● **TASK DIRECTIONS**:
Only the number is needed: how many lines in the entries below contain the string "return"?

● **PROVIDED RECORDS**:
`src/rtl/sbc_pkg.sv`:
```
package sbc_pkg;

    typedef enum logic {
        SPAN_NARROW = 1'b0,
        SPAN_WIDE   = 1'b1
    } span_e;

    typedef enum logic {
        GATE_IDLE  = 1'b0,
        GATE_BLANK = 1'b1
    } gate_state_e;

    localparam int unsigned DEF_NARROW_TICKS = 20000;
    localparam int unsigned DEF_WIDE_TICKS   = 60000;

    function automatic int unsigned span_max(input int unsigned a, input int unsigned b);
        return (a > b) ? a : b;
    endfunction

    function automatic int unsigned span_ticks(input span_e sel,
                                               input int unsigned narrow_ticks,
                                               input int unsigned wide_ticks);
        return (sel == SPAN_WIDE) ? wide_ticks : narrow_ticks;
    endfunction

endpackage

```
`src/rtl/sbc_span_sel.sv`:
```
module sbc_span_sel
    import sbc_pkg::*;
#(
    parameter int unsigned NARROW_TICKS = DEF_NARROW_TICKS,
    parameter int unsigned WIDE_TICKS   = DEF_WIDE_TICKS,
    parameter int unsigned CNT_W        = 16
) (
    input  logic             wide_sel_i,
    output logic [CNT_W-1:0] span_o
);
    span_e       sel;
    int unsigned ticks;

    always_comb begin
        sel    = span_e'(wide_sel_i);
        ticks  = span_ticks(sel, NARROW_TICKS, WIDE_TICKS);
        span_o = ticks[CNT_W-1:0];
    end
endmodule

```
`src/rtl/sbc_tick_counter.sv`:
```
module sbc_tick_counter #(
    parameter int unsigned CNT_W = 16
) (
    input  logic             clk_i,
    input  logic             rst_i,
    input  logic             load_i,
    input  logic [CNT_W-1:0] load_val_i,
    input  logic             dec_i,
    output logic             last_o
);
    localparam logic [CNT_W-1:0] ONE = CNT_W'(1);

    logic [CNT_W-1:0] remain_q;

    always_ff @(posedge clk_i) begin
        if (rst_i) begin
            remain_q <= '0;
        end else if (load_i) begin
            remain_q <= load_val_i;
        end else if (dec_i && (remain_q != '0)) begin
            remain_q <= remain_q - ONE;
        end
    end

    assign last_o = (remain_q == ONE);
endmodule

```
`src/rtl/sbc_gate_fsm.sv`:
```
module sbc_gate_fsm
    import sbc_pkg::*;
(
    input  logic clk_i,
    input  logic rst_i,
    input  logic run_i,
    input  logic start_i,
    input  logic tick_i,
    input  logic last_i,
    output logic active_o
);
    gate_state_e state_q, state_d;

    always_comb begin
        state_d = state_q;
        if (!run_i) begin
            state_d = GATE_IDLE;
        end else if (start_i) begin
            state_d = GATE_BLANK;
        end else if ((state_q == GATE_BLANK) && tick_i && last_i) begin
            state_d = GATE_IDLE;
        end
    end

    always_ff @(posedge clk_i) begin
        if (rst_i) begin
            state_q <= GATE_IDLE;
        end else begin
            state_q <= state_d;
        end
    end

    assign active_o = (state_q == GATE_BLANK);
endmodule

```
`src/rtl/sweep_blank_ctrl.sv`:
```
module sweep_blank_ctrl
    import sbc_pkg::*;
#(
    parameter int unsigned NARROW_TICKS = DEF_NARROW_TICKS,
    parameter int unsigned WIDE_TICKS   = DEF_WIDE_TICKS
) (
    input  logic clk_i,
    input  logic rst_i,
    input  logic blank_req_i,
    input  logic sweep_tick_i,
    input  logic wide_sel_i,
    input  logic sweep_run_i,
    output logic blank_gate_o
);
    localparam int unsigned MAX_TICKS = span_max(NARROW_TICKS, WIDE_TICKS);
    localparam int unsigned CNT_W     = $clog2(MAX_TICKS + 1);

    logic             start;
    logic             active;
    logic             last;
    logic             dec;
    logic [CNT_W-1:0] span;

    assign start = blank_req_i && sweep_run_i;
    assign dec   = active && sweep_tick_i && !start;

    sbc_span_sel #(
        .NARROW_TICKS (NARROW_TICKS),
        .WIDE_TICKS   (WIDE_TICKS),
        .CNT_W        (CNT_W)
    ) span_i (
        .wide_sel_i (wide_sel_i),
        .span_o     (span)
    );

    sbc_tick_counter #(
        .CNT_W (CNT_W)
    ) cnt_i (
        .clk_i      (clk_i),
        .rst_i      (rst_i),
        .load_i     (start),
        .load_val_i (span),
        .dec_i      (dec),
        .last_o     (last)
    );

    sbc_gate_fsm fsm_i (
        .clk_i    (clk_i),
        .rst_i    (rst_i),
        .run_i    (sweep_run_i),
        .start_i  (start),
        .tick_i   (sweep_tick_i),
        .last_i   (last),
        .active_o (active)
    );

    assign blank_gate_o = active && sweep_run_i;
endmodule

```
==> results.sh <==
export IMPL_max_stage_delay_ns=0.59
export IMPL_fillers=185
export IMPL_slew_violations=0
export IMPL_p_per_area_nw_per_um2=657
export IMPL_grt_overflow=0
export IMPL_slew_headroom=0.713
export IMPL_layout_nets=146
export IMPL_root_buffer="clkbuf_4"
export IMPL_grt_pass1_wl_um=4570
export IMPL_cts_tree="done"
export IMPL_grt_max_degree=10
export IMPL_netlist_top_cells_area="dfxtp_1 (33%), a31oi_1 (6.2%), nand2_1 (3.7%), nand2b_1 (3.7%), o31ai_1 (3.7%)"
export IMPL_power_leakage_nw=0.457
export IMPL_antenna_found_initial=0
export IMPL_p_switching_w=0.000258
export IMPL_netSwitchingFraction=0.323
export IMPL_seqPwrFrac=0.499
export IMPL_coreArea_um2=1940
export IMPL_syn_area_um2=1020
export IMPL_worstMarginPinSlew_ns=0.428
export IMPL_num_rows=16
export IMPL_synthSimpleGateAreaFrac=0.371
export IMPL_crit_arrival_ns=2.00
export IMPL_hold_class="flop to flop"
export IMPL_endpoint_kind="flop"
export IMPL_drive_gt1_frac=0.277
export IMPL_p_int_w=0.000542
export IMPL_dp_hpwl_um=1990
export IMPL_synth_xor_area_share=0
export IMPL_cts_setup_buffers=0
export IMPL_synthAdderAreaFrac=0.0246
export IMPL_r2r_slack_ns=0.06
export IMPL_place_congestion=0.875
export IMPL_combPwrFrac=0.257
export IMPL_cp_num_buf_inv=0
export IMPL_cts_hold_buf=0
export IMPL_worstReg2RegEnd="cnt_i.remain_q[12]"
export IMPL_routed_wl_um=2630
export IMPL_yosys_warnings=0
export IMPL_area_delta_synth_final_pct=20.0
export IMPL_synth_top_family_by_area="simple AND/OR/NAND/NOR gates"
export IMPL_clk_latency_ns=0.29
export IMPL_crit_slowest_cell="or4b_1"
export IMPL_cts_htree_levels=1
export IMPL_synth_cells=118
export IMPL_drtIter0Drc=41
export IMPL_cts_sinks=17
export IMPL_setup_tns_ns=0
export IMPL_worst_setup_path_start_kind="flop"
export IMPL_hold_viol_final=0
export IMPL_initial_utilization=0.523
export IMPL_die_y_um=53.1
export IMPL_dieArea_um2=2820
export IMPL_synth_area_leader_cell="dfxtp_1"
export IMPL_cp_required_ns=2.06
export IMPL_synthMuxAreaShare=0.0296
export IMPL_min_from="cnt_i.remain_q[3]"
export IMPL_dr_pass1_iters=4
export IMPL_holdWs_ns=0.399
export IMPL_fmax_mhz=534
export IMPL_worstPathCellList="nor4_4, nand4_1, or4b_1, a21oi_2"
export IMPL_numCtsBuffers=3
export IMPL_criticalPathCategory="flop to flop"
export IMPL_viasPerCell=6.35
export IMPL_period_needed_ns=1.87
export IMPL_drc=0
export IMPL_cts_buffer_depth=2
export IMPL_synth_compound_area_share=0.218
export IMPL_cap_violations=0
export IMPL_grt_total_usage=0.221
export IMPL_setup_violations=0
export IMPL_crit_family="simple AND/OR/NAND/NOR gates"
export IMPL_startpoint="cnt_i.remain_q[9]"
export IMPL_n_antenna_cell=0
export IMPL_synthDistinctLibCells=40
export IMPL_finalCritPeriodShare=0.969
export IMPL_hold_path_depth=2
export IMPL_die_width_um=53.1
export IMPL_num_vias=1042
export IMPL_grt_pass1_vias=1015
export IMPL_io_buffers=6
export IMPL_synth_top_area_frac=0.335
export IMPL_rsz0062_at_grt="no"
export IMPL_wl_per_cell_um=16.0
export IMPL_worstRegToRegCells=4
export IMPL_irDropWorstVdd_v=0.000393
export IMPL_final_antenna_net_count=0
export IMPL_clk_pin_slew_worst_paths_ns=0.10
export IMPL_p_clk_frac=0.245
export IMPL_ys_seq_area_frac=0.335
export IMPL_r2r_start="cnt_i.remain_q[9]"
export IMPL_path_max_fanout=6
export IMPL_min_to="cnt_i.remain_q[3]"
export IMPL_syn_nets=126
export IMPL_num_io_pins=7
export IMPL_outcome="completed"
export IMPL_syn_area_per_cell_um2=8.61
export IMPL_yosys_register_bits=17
[src/rtl/phy_mgmt_pkg.sv]
package phy_mgmt_pkg;

  // control register bit positions
  localparam int CTRL_ISO  = 0;
  localparam int CTRL_ANEN = 1;
  localparam int CTRL_RST  = 2;

  // status register bit positions
  localparam int STAT_ABIL = 0;
  localparam int STAT_ADET = 1;
  localparam int STAT_ACMP = 2;
  localparam int STAT_LINK = 3;

  typedef enum logic [2:0] {
    SEL_DFLT,
    SEL_SHAD,
    SEL_TEST,
    SEL_CTRL,
    SEL_STAT
  } sel_e;

endpackage
<file path="src/rtl/tcap_pkg.sv">
package tcap_pkg;

  // Strobes from control to datapath, one clock wide each
  typedef struct packed {
    logic loadCap;     // copy delayed count + 1 into the capture register
    logic freezeLow;   // hold the current low byte
    logic releaseLow;  // let the low byte track the register again
  } capStrobe_t;

endpackage

</file>
<file path="src/rtl/tcap_edge_det.sv">
module tcap_edge_det #(
  parameter int SYNC_STAGES = 2
) (
  input  logic clk,
  input  logic rstN,
  input  logic pinAsync,
  input  logic riseSel,
  output logic edgeHit
);

  localparam int LAST = SYNC_STAGES - 1;

  logic [SYNC_STAGES-1:0] syncQ;
  logic                   prevQ;
  logic [SYNC_STAGES:0]   vldQ;   // pipeline-full tracker, reset only here

  always_ff @(posedge clk) begin
    syncQ[0] <= pinAsync;
  end

  for (genvar i = 1; i < SYNC_STAGES; i++) begin : g_sync
    always_ff @(posedge clk) begin
      syncQ[i] <= syncQ[i-1];
    end
  end

  always_ff @(posedge clk) begin
    prevQ <= syncQ[LAST];
  end

  always_ff @(posedge clk or negedge rstN) begin
    if (!rstN) vldQ <= '0;
    else       vldQ <= {vldQ[SYNC_STAGES-1:0], 1'b1};
  end

  logic changed;
  logic polarityOk;

  always_comb begin
    changed    = syncQ[LAST] ^ prevQ;
    polarityOk = riseSel ? syncQ[LAST] : prevQ;
    edgeHit    = vldQ[SYNC_STAGES] & changed & polarityOk;
  end

endmodule

</file>
<file path="src/rtl/tcap_datapath.sv">
module tcap_datapath
  import tcap_pkg::*;
#(
  parameter int CNT_W       = 16,
  parameter int SYNC_STAGES = 2
) (
  input  logic             clk,
  input  logic             rstN,
  input  logic [CNT_W-1:0] cntVal,
  input  capStrobe_t       strobe,
  output logic [CNT_W-1:0] capValue,
  output logic [CNT_W/2-1:0] capLoByte
);

  localparam int BYTE_W = CNT_W / 2;
  localparam int DEPTH  = SYNC_STAGES + 1;

  // Count history aligned with the synchronizer so the tap matches the
  // clock edge just before the pin moved
  logic [CNT_W-1:0] cntPipe [DEPTH];

  always_ff @(posedge clk) begin
    cntPipe[0] <= cntVal;
    for (int j = 1; j < DEPTH; j++) begin
      cntPipe[j] <= cntPipe[j-1];
    end
  end

  // Capture register: deliberately without reset
  logic [CNT_W-1:0] capReg;

  always_ff @(posedge clk) begin
    if (strobe.loadCap) capReg <= cntPipe[DEPTH-1] + CNT_W'(1);
  end

  logic [BYTE_W-1:0] lowHold;
  logic              frozenQ;

  always_ff @(posedge clk) begin
    if (strobe.freezeLow) lowHold <= capReg[BYTE_W-1:0];
  end

  always_ff @(posedge clk or negedge rstN) begin
    if (!rstN)                  frozenQ <= 1'b0;
    else if (strobe.freezeLow)  frozenQ <= 1'b1;
    else if (strobe.releaseLow) frozenQ <= 1'b0;
  end

  always_comb begin
    capValue  = capReg;
    capLoByte = frozenQ ? lowHold : capReg[BYTE_W-1:0];
  end

endmodule

</file>
<file path="src/rtl/tcap_control.sv">
module tcap_control
  import tcap_pkg::*;
(
  input  logic       clk,
  input  logic       rstN,
  input  logic       edgeHit,
  input  logic       statusRd,
  input  logic       rdHi,
  input  logic       rdLo,
  input  logic       intEn,
  output capStrobe_t strobe,
  output logic       icf,
  output logic       irq
);

  logic icfQ;
  logic armQ;    // a status read has seen the flag set
  logic clrNow;

  always_comb begin
    clrNow            = armQ & rdLo;
    strobe.loadCap    = edgeHit;
    strobe.freezeLow  = rdHi;
    strobe.releaseLow = rdLo & ~rdHi;
  end

  always_ff @(posedge clk or negedge rstN) begin
    if (!rstN) begin
      icfQ <= 1'b0;
      armQ <= 1'b0;
    end else begin
      // a capture in the same cycle as the clear wins
      if (edgeHit)     icfQ <= 1'b1;
      else if (clrNow) icfQ <= 1'b0;

      if (clrNow)                armQ <= 1'b0;
      else if (statusRd && icfQ) armQ <= 1'b1;
    end
  end

  always_comb begin
    icf = icfQ;
    irq = icfQ & intEn;
  end

endmodule

</file>
<file path="src/rtl/tmr_capture_unit.sv">
module tmr_capture_unit
  import tcap_pkg::*;
#(
  parameter int CNT_W       = 16,
  parameter int SYNC_STAGES = 2
) (
  input  logic               clk,
  input  logic               rstN,
  input  logic               capPin,
  input  logic               riseSel,
  input  logic               intEn,
  input  logic [CNT_W-1:0]   cntVal,
  input  logic               statusRd,
  input  logic               rdHi,
  input  logic               rdLo,
  output logic [CNT_W/2-1:0] capHiByte,
  output logic [CNT_W/2-1:0] capLoByte,
  output logic               icf,
  output logic               irq
);

  localparam int BYTE_W = CNT_W / 2;

  logic             edgeHit;
  capStrobe_t       strobe;
  logic [CNT_W-1:0] capValue;

  tcap_edge_det #(.SYNC_STAGES(SYNC_STAGES)) edge_i (
    .clk      (clk),
    .rstN     (rstN),
    .pinAsync (capPin),
    .riseSel  (riseSel),
    .edgeHit  (edgeHit)
  );

  tcap_control ctrl_i (
    .clk      (clk),
    .rstN     (rstN),
    .edgeHit  (edgeHit),
    .statusRd (statusRd),
    .rdHi     (rdHi),
    .rdLo     (rdLo),
    .intEn    (intEn),
    .strobe   (strobe),
    .icf      (icf),
    .irq      (irq)
  );

  tcap_datapath #(.CNT_W(CNT_W), .SYNC_STAGES(SYNC_STAGES)) dp_i (
    .clk       (clk),
    .rstN      (rstN),
    .cntVal    (cntVal),
    .strobe    (strobe),
    .capValue  (capValue),
    .capLoByte (capLoByte)
  );

  assign capHiByte = capValue[CNT_W-1:BYTE_W];

endmodule

</file>
==> src/rtl/mc_ctrl_pkg.sv <==
package mc_ctrl_pkg;

    localparam int OPC_W   = 4;
    localparam int ALUOP_W = 2;

    localparam logic [OPC_W-1:0] OPC_ADD  = 4'd0;
    localparam logic [OPC_W-1:0] OPC_AND  = 4'd1;
    localparam logic [OPC_W-1:0] OPC_ADDI = 4'd2;
    localparam logic [OPC_W-1:0] OPC_ANDI = 4'd3;
    localparam logic [OPC_W-1:0] OPC_LD   = 4'd4;
    localparam logic [OPC_W-1:0] OPC_ST   = 4'd5;
    localparam logic [OPC_W-1:0] OPC_CMP  = 4'd6;
    localparam logic [OPC_W-1:0] OPC_JUMP = 4'd7;
    localparam logic [OPC_W-1:0] OPC_JE   = 4'd8;
    localparam logic [OPC_W-1:0] OPC_JA   = 4'd9;
    localparam logic [OPC_W-1:0] OPC_JB   = 4'd10;
    localparam logic [OPC_W-1:0] OPC_JBE  = 4'd11;
    localparam logic [OPC_W-1:0] OPC_JAE  = 4'd12;

    typedef enum logic [ALUOP_W-1:0] {
        ALU_ADD = 2'b00,
        ALU_AND = 2'b01,
        ALU_OR  = 2'b10,
        ALU_SUB = 2'b11
    } alu_op_e;

    typedef enum logic [2:0] {
        CL_ALU_RR,
        CL_ALU_RI,
        CL_LOAD,
        CL_STORE,
        CL_CMP,
        CL_JMP,
        CL_BRC,
        CL_NONE
    } iclass_e;

    typedef enum logic [3:0] {
        ST_PC_RD,
        ST_IFETCH,
        ST_EX_RR,
        ST_EX_RI,
        ST_ALU_WB,
        ST_LD_MEM,
        ST_LD_WB,
        ST_ST_MEM,
        ST_CMP_EX,
        ST_JMP_EX,
        ST_SKIP
    } state_e;

    typedef struct packed {
        iclass_e cls;
        alu_op_e op;
    } dec_t;

    typedef struct packed {
        logic               pc_rd;
        logic               pc_wr;
        logic               pc_sel;
        logic               ir_rd;
        logic               dm_rd;
        logic               dm_wr;
        logic               rf_wr;
        logic               wb_sel;
        logic               alu_src;
        logic [ALUOP_W-1:0] alu_op;
        logic               flag_wr;
    } ctrl_t;

endpackage

==> src/rtl/mc_ctrl_decode.sv <==
module mc_ctrl_decode
    import mc_ctrl_pkg::*;
(
    input  logic [OPC_W-1:0] opcode,
    output dec_t             dec
);

    always_comb begin
        dec.cls = CL_NONE;
        dec.op  = ALU_ADD;
        unique case (opcode)
            OPC_ADD:  begin dec.cls = CL_ALU_RR; dec.op = ALU_ADD; end
            OPC_AND:  begin dec.cls = CL_ALU_RR; dec.op = ALU_AND; end
            OPC_ADDI: begin dec.cls = CL_ALU_RI; dec.op = ALU_ADD; end
            OPC_ANDI: begin dec.cls = CL_ALU_RI; dec.op = ALU_AND; end
            OPC_LD:   dec.cls = CL_LOAD;
            OPC_ST:   dec.cls = CL_STORE;
            OPC_CMP:  begin dec.cls = CL_CMP; dec.op = ALU_SUB; end
            OPC_JUMP: dec.cls = CL_JMP;
            OPC_JE, OPC_JA, OPC_JB, OPC_JBE, OPC_JAE:
                      dec.cls = CL_BRC;
            default:  dec.cls = CL_NONE;
        endcase
    end

endmodule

● **THE COMPLETED TASK**:
2